## PROBLEM DESCRIPTION
What lines of the material hold the string "changes"? Pull each of them out.

## SUPPLIED DATA
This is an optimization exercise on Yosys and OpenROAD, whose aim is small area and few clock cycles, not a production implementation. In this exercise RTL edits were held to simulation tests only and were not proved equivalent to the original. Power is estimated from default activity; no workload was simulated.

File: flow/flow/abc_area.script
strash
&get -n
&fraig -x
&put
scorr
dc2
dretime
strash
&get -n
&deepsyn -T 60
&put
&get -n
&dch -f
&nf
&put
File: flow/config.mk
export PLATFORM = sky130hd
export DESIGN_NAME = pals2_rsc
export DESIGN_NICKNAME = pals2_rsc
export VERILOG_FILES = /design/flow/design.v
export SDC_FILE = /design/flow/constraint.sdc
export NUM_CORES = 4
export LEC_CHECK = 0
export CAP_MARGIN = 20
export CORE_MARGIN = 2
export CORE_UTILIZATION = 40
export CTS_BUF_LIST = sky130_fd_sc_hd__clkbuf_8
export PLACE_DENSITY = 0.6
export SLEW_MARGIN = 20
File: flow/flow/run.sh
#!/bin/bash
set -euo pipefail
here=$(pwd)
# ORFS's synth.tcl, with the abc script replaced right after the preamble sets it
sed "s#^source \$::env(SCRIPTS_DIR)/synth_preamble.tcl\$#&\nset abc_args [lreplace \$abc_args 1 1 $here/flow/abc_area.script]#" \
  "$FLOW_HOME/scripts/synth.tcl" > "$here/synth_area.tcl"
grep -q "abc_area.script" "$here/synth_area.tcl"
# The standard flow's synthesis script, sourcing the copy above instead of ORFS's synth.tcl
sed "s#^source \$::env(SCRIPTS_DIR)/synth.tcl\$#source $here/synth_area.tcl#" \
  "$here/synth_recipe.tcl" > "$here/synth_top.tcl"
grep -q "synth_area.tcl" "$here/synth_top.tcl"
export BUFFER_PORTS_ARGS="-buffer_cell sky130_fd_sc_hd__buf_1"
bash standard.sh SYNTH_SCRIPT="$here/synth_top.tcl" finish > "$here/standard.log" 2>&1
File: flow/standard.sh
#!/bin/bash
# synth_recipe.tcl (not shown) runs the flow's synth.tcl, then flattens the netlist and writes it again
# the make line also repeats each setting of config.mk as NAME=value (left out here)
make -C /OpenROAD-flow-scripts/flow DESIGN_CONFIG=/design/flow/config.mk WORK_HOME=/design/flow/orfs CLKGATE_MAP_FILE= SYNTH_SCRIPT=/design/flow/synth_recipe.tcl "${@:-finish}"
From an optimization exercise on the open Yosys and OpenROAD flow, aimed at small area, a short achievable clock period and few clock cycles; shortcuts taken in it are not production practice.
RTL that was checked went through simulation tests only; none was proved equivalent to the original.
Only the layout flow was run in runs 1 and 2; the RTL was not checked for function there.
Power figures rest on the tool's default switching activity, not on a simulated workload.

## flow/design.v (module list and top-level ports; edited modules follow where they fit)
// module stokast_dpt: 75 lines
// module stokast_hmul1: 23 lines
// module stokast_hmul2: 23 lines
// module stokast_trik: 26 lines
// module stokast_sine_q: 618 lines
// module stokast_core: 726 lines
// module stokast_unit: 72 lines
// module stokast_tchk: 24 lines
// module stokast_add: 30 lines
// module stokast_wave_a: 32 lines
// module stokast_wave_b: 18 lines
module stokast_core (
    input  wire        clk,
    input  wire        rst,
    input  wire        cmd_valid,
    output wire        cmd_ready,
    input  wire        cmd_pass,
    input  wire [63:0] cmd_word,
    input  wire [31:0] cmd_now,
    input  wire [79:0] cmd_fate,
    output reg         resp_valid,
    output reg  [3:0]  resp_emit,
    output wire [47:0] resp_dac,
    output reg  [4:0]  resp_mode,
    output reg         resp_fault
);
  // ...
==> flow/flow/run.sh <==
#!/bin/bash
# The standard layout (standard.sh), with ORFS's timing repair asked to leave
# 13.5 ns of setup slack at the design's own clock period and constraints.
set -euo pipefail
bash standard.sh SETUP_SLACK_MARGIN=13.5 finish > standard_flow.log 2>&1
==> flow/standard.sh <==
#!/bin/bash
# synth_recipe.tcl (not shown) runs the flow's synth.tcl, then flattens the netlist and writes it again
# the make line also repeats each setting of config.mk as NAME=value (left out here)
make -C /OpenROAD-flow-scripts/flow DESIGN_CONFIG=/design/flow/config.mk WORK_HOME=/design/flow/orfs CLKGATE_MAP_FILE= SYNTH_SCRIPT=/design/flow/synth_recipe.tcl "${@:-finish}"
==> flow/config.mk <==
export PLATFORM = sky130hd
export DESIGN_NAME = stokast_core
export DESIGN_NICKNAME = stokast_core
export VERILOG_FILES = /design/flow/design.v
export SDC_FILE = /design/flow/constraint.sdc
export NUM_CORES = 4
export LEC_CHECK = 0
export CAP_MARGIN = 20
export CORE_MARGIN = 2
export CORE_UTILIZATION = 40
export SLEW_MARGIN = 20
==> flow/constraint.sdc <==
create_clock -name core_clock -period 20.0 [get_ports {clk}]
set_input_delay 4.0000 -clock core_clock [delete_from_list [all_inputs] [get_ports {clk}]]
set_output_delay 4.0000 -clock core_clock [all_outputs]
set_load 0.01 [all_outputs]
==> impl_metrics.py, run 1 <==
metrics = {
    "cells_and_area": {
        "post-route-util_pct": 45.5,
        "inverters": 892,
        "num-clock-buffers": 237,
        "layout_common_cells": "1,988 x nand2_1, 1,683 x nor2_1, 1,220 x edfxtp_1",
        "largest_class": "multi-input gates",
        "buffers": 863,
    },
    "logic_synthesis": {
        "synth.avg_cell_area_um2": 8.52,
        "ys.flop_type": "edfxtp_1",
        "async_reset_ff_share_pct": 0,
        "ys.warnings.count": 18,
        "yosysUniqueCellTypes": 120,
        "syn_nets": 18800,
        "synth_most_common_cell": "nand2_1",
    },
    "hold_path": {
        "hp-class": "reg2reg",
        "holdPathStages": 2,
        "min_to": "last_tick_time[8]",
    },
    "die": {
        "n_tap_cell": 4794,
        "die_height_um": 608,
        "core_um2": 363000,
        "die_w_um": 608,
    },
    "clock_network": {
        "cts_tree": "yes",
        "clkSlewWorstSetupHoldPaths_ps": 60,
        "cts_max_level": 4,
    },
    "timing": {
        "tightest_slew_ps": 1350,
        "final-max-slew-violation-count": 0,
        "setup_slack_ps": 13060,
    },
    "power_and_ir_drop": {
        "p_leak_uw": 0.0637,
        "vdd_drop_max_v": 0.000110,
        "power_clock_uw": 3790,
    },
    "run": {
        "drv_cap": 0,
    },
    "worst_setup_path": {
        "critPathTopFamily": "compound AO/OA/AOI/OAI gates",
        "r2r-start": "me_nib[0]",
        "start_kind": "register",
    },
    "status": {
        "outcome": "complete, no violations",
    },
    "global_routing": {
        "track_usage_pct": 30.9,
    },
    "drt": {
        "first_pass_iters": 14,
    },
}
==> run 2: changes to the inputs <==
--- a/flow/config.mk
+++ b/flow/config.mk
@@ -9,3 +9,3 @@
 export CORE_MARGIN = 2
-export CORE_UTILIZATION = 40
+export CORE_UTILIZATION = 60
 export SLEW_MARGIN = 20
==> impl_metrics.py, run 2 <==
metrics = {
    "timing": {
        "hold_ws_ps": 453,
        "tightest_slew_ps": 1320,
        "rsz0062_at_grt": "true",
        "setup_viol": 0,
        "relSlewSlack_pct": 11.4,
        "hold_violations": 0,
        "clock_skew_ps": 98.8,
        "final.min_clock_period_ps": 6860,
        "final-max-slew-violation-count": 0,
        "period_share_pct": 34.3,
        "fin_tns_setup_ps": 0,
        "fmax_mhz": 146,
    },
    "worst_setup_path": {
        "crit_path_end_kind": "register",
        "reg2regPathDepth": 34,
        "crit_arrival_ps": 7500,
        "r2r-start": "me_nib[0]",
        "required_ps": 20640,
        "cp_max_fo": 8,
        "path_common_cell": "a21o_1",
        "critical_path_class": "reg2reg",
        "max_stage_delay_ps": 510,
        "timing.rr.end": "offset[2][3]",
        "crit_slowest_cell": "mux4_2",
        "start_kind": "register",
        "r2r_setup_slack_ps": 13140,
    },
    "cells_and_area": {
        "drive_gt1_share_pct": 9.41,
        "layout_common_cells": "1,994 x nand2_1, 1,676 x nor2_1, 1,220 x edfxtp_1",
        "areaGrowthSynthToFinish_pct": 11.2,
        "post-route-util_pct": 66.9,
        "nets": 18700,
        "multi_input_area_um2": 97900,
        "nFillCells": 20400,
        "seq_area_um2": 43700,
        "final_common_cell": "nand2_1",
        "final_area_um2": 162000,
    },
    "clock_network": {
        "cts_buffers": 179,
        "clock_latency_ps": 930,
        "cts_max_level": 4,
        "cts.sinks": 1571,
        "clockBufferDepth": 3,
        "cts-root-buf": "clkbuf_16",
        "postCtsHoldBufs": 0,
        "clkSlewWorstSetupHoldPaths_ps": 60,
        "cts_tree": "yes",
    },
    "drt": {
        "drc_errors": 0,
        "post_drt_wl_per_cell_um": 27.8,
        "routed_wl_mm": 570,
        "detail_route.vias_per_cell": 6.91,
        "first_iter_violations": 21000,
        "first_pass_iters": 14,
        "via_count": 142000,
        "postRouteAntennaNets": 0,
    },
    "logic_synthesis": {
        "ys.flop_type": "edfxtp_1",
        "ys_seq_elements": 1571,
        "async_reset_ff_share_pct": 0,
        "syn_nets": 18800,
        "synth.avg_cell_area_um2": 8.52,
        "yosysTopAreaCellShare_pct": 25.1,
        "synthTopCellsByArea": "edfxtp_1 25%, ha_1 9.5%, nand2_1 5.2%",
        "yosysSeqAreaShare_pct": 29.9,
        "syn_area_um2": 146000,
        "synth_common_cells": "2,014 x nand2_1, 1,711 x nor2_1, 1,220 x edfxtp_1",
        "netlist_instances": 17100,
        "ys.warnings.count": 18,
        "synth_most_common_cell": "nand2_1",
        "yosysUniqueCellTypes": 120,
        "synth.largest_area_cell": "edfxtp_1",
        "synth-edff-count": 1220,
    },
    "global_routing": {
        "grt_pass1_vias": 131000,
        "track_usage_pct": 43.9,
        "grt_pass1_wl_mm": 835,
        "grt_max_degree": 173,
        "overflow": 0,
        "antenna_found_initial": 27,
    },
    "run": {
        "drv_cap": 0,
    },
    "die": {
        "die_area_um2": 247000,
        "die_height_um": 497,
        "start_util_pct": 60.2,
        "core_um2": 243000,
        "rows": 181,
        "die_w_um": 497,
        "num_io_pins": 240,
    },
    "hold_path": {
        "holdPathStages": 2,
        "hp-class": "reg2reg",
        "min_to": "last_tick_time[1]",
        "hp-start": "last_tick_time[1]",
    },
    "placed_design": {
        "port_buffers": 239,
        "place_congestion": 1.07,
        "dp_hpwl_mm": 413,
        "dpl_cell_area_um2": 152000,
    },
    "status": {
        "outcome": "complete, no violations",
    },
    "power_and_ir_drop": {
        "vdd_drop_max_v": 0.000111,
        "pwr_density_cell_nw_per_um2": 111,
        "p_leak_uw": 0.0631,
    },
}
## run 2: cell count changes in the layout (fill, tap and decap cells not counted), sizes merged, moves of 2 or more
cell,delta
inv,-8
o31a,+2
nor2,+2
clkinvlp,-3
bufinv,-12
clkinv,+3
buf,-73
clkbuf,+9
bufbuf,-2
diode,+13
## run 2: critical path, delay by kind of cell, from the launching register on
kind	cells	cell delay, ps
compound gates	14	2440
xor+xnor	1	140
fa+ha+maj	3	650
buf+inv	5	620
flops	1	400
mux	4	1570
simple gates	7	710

## ANSWER BOX
==> run 2: changes to the inputs <==
## run 2: cell count changes in the layout (fill, tap and decap cells not counted), sizes merged, moves of 2 or more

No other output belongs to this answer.